Reviews

The Realistic Joneses

Parker Posey and Tracy Letts lead an excellent cast in Will Eno’s thought-provoking new play.

Johanna Day, Parker Posey, Glenn Fitzgerald,
and Tracy Letts in The Realistic Joneses
(© Joan Marcus)
Johanna Day, Parker Posey, Glenn Fitzgerald,
and Tracy Letts in The Realistic Joneses
(© Joan Marcus)

Like Samuel Beckett, Will Eno uses the structure of language itself to tell a story. His characters often grapple with finding the right words to express themselves and the realization that sometimes those words don’t exist. His thought-provoking new work, The Realistic Joneses, now getting a superb production at Yale Repertory Theatre in New Haven, is no exception.


Set in a nondescript suburban town, the work zeros in on two couples, both named Jones. As the play opens, the older Joneses, Jennifer (Johanna Day) and Bob (Tracy Letts) are sitting at a table in their backyard, enjoying a warm spring night. They speak in fragments that answer questions they’ve asked each other days, weeks, and years ago.


Suddenly, they’re disrupted by a loud clash followed by the entrance of the younger Joneses, Pony (Parker Posey) and John (Glenn Fitzgerald). They just moved into the neighborhood and have brought a bottle of wine for their new neighbors.

The couples exchange awkward phrases as they struggle to understand and be understood by their neighbors. In clumsily trying to explain what brought them to move to this town, John says, “It’s what my lady wanted. And what my lady wants, with some huge and basic exceptions, my lady gets.” Eno’s characters aren’t always that self-aware, so when moments like this occur it’s exhilarating and often pretty funny.


The play, directed with acute precision and restraint by the endlessly talented Sam Gold, delights in these contradictions as it ambles from one Joneses house to another. The characters don’t fit into archetypal boxes.

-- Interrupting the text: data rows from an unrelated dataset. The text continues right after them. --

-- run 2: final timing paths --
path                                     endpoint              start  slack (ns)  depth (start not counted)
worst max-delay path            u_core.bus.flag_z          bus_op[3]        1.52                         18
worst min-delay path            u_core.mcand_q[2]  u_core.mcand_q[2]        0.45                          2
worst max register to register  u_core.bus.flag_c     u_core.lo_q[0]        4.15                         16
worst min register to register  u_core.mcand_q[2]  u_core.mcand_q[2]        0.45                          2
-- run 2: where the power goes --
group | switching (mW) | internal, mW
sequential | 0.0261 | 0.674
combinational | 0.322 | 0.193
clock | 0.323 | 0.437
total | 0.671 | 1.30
===== src/rtl/wb_scoreboard_if.sv =====
// Decode, memory-stage and register-file write signals
// shared between wb_scoreboard and its neighbours.
interface wb_scoreboard_if #(
  parameter int DW = 64,
  parameter int AW = 5
);
  logic          id_valid;
  logic          id_use1;
  logic          id_use2;
  logic [AW-1:0] id_ra1;
  logic [AW-1:0] id_ra2;
  logic          id_we;
  logic [AW-1:0] id_wa;
  logic          stall;

  logic          mem_valid;
  logic          mem_we;
  logic [AW-1:0] mem_wa;
  logic          mem_memtoreg;
  logic [DW-1:0] mem_alu;
  logic [DW-1:0] mem_rdata;

  logic          we3;
  logic [AW-1:0] wa3;
  logic [DW-1:0] wd3;
  logic          busy;
  logic          sb_err;

  modport master (
    output id_valid, id_use1, id_use2,
    output id_ra1, id_ra2, id_we, id_wa,
    output mem_valid, mem_we, mem_wa,
    output mem_memtoreg, mem_alu, mem_rdata,
    input  stall, we3, wa3, wd3, busy, sb_err
  );

  modport slave (
    input  id_valid, id_use1, id_use2,
    input  id_ra1, id_ra2, id_we, id_wa,
    input  mem_valid, mem_we, mem_wa,
    input  mem_memtoreg, mem_alu, mem_rdata,
    output stall, we3, wa3, wd3, busy, sb_err
  );
endinterface
[src/rtl/efpga_op_pkg.sv]
// Shared encodings for the eFPGA operation unit: operator codes, FSM states,
// and the default datapath width.
package efpga_op_pkg;
  localparam int DEF_DATA_W = 32;

  localparam logic [1:0] OP_ADD   = 2'b00;
  localparam logic [1:0] OP_MUL   = 2'b01;
  localparam logic [1:0] OP_LOGIC = 2'b10;
  localparam logic [1:0] OP_SHIFT = 2'b11;

  typedef enum logic [1:0] {
    IDLE = 2'd0,
    BUSY = 2'd1,
    DONE = 2'd2
  } state_t;
endpackage
<file path="src/rtl/tuner_lock_phy.sv">
// rtl/tuner_lock_phy.sv - dither lock loop that walks a ring tuner code toward the local power peak
module tuner_lock_phy #(
  parameter int DAC_WIDTH  = 8,
  parameter int ADC_WIDTH  = 8,
  parameter int NUM_TARGET = 4,
  localparam int CW = $clog2(NUM_TARGET) + 1,
  localparam int IW = $clog2(NUM_TARGET)
) (
  input  logic                             i_clk,
  input  logic                             i_rst,
  input  logic                             i_dig_search_peaks_val,
  output logic                             o_dig_search_peaks_rdy,
  input  logic [DAC_WIDTH*NUM_TARGET-1:0]  i_dig_ring_tune_peaks,
  input  logic [ADC_WIDTH*NUM_TARGET-1:0]  i_dig_pwr_detected_peaks,
  input  logic [CW-1:0]                    i_dig_ring_tune_peaks_cnt,
  input  logic [IW-1:0]                    i_dig_lock_target_idx,
  input  logic [DAC_WIDTH-1:0]             i_dig_lock_delta,
  input  logic                             i_dig_lock_stop,
  output logic [DAC_WIDTH-1:0]             o_dig_ring_tune,
  output logic                             o_dig_ring_tune_val,
  input  logic                             i_dig_ring_tune_rdy,
  input  logic                             i_dig_pwr_val,
  input  logic [ADC_WIDTH-1:0]             i_dig_pwr,
  output logic                             o_dig_lock_active,
  output logic                             o_dig_lock_err,
  output logic [DAC_WIDTH-1:0]             o_dig_lock_center,
  output logic [ADC_WIDTH-1:0]             o_dig_lock_center_pwr,
  output logic [15:0]                      o_dig_lock_iter_cnt,
  output logic [2:0]                       o_mon_state
);

  typedef enum logic [2:0] {
    S_IDLE     = 3'd0,
    S_CAPTURE  = 3'd1,
    S_APPLY    = 3'd2,
    S_MEAS_C   = 3'd3,
    S_PROBE_UP = 3'd4,
    S_PROBE_DN = 3'd5,
    S_DECIDE   = 3'd6
  } state_t;

  state_t               r_state, w_state_nxt;
  logic [DAC_WIDTH-1:0] r_tune, w_tune_nxt;
  logic                 r_tune_val, w_tune_val_nxt;
  logic                 r_peaks_rdy;
  logic                 r_active;
  logic                 r_err, w_err_nxt;
  logic [DAC_WIDTH-1:0] r_center, w_center_nxt;
  logic [ADC_WIDTH-1:0] r_center_pwr, w_center_pwr_nxt;
  logic [15:0]          r_iter_cnt, w_iter_cnt_nxt;
  logic [ADC_WIDTH-1:0] r_pwr_up, w_pwr_up_nxt;
  logic [ADC_WIDTH-1:0] r_pwr_dn, w_pwr_dn_nxt;
  logic [DAC_WIDTH-1:0] r_cap_code, w_cap_code_nxt;
  logic [ADC_WIDTH-1:0] r_cap_pwr, w_cap_pwr_nxt;
  logic [IW-1:0]        r_cap_idx, w_cap_idx_nxt;
  logic [CW-1:0]        r_cap_cnt, w_cap_cnt_nxt;

  logic [DAC_WIDTH-1:0] w_sel_code;
  logic [ADC_WIDTH-1:0] w_sel_pwr;
  logic [DAC_WIDTH:0]   w_up_sum;
  logic [DAC_WIDTH-1:0] w_up_code;
  logic [DAC_WIDTH-1:0] w_dn_code;
  logic [DAC_WIDTH-1:0] w_center_dec;
  logic [15:0]          w_iter_inc;

  assign w_sel_code = i_dig_ring_tune_peaks[i_dig_lock_target_idx*DAC_WIDTH +: DAC_WIDTH];
  assign w_sel_pwr  = i_dig_pwr_detected_peaks[i_dig_lock_target_idx*ADC_WIDTH +: ADC_WIDTH];

  // Probe codes clamp at the ends of the tuner range instead of wrapping
  assign w_up_sum  = {1'b0, r_center} + {1'b0, i_dig_lock_delta};
  assign w_up_code = w_up_sum[DAC_WIDTH] ? {DAC_WIDTH{1'b1}} : w_up_sum[DAC_WIDTH-1:0];
  assign w_dn_code = (i_dig_lock_delta > r_center) ? '0 : r_center - i_dig_lock_delta;

  // Up wins ties against down; a tie with the center power keeps the center
  assign w_center_dec = ((r_pwr_up > r_center_pwr) && (r_pwr_up >= r_pwr_dn)) ? w_up_code :
                        (r_pwr_dn > r_center_pwr) ? w_dn_code : r_center;

  assign w_iter_inc = (r_iter_cnt == 16'hFFFF) ? r_iter_cnt : r_iter_cnt + 16'd1;

  always_comb begin
    w_state_nxt      = r_state;
    w_tune_nxt       = r_tune;
    w_tune_val_nxt   = r_tune_val;
    w_err_nxt        = r_err;
    w_center_nxt     = r_center;
    w_center_pwr_nxt = r_center_pwr;
    w_iter_cnt_nxt   = r_iter_cnt;
    w_pwr_up_nxt     = r_pwr_up;
    w_pwr_dn_nxt     = r_pwr_dn;
    w_cap_code_nxt   = r_cap_code;
    w_cap_pwr_nxt    = r_cap_pwr;
    w_cap_idx_nxt    = r_cap_idx;
    w_cap_cnt_nxt    = r_cap_cnt;

    case (r_state)
      S_IDLE: begin
        if (i_dig_search_peaks_val && r_peaks_rdy) begin
          w_cap_code_nxt = w_sel_code;
          w_cap_pwr_nxt  = w_sel_pwr;
          w_cap_idx_nxt  = i_dig_lock_target_idx;
          w_cap_cnt_nxt  = i_dig_ring_tune_peaks_cnt;
          w_state_nxt    = S_CAPTURE;
        end
      end
      S_CAPTURE: begin
        if ({1'b0, r_cap_idx} >= r_cap_cnt) begin
          w_err_nxt   = 1'b1;
          w_state_nxt = S_IDLE;
        end else begin
          w_center_nxt     = r_cap_code;
          w_center_pwr_nxt = r_cap_pwr;
          w_err_nxt        = 1'b0;
          w_iter_cnt_nxt   = 16'd0;
          w_tune_nxt       = r_cap_code;
          w_tune_val_nxt   = 1'b1;
          w_state_nxt      = S_APPLY;
        end
      end
      S_APPLY: begin
        if (r_tune_val && i_dig_ring_tune_rdy) begin
          w_tune_val_nxt = 1'b0;
          w_state_nxt    = S_MEAS_C;
        end
      end
      S_MEAS_C: begin
        if (i_dig_pwr_val) begin
          w_center_pwr_nxt = i_dig_pwr;
          w_tune_nxt       = w_up_code;
          w_tune_val_nxt   = 1'b1;
          w_state_nxt      = S_PROBE_UP;
        end
      end
      // While tune_val is high the probe is still being handed off; sampling starts after
      S_PROBE_UP: begin
        if (r_tune_val) begin
          if (i_dig_ring_tune_rdy) w_tune_val_nxt = 1'b0;
        end else if (i_dig_pwr_val) begin
          w_pwr_up_nxt   = i_dig_pwr;
          w_tune_nxt     = w_dn_code;
          w_tune_val_nxt = 1'b1;
          w_state_nxt    = S_PROBE_DN;
        end
      end
      S_PROBE_DN: begin
        if (r_tune_val) begin
          if (i_dig_ring_tune_rdy) w_tune_val_nxt = 1'b0;
        end else if (i_dig_pwr_val) begin
          w_pwr_dn_nxt = i_dig_pwr;
          w_state_nxt  = S_DECIDE;
        end
      end
      S_DECIDE: begin
        w_center_nxt   = w_center_dec;
        w_iter_cnt_nxt = w_iter_inc;
        w_tune_nxt     = w_center_dec;
        w_tune_val_nxt = 1'b1;
        w_state_nxt    = S_APPLY;
      end
      default: begin
        w_tune_val_nxt = 1'b0;
        w_state_nxt    = S_IDLE;
      end
    endcase

    if (i_dig_lock_stop && (r_state != S_IDLE)) begin
      w_state_nxt      = S_IDLE;
      w_tune_nxt       = r_tune;
      w_tune_val_nxt   = 1'b0;
      w_err_nxt        = r_err;
      w_center_nxt     = r_center;
      w_center_pwr_nxt = r_center_pwr;
      w_iter_cnt_nxt   = r_iter_cnt;
    end
  end

  always_ff @(posedge i_clk) begin
    if (i_rst) begin
      r_state      <= S_IDLE;
      r_tune       <= '0;
      r_tune_val   <= 1'b0;
      r_peaks_rdy  <= 1'b1;
      r_active     <= 1'b0;
      r_err        <= 1'b0;
      r_center     <= '0;
      r_center_pwr <= '0;
      r_iter_cnt   <= 16'd0;
      r_pwr_up     <= '0;
      r_pwr_dn     <= '0;
      r_cap_code   <= '0;
      r_cap_pwr    <= '0;
      r_cap_idx    <= '0;
      r_cap_cnt    <= '0;
    end else begin
      r_state      <= w_state_nxt;
      r_tune       <= w_tune_nxt;
      r_tune_val   <= w_tune_val_nxt;
      r_peaks_rdy  <= (w_state_nxt == S_IDLE);
      r_active     <= (w_state_nxt != S_IDLE) && (w_state_nxt != S_CAPTURE);
      r_err        <= w_err_nxt;
      r_center     <= w_center_nxt;
      r_center_pwr <= w_center_pwr_nxt;
      r_iter_cnt   <= w_iter_cnt_nxt;
      r_pwr_up     <= w_pwr_up_nxt;
      r_pwr_dn     <= w_pwr_dn_nxt;
      r_cap_code   <= w_cap_code_nxt;
      r_cap_pwr    <= w_cap_pwr_nxt;
      r_cap_idx    <= w_cap_idx_nxt;
      r_cap_cnt    <= w_cap_cnt_nxt;
    end
  end

  assign o_dig_search_peaks_rdy = r_peaks_rdy;
  assign o_dig_ring_tune        = r_tune;
  assign o_dig_ring_tune_val    = r_tune_val;
  assign o_dig_lock_active      = r_active;
  assign o_dig_lock_err         = r_err;
  assign o_dig_lock_center      = r_center;
  assign o_dig_lock_center_pwr  = r_center_pwr;
  assign o_dig_lock_iter_cnt    = r_iter_cnt;
  assign o_mon_state            = r_state;

endmodule

</file>
### src/rtl/exhaustive_vector_checker_vec_hold_timer.sv
// vec_hold_timer: counts the cycles a vector has been driven and flags the last one
module vec_hold_timer #(
    parameter int HOLD = 10
) (
    input  logic clk,
    input  logic rst,
    input  logic clear,
    input  logic en,
    output logic last
);
    localparam int W = $clog2(HOLD + 1);
    logic [W-1:0] hold_cnt;
    assign last = hold_cnt == W'(HOLD - 1);
    always_ff @(posedge clk or posedge rst) begin
        if (rst)
            hold_cnt <= '0;
        else if (clear || (en && last))
            hold_cnt <= '0;
        else if (en)
            hold_cnt <= hold_cnt + 1'b1;
    end
endmodule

Pony is both beautiful and strange, kind and aloof, brought to vivid life by Posey who effortlessly hits each beat. John’s biting sense of humor often masks his vulnerability, and Fitzgerald embodies this to his core. Letts and Day exude a quiet naturalism that grounds the play.


There’s a moment late in the one-act when Eno reaches a little too far to connect a couple of the characters. It’s the kind of moment that shouldn’t be revealed, but needless to say, it was the only time I felt anything in this world was out of step.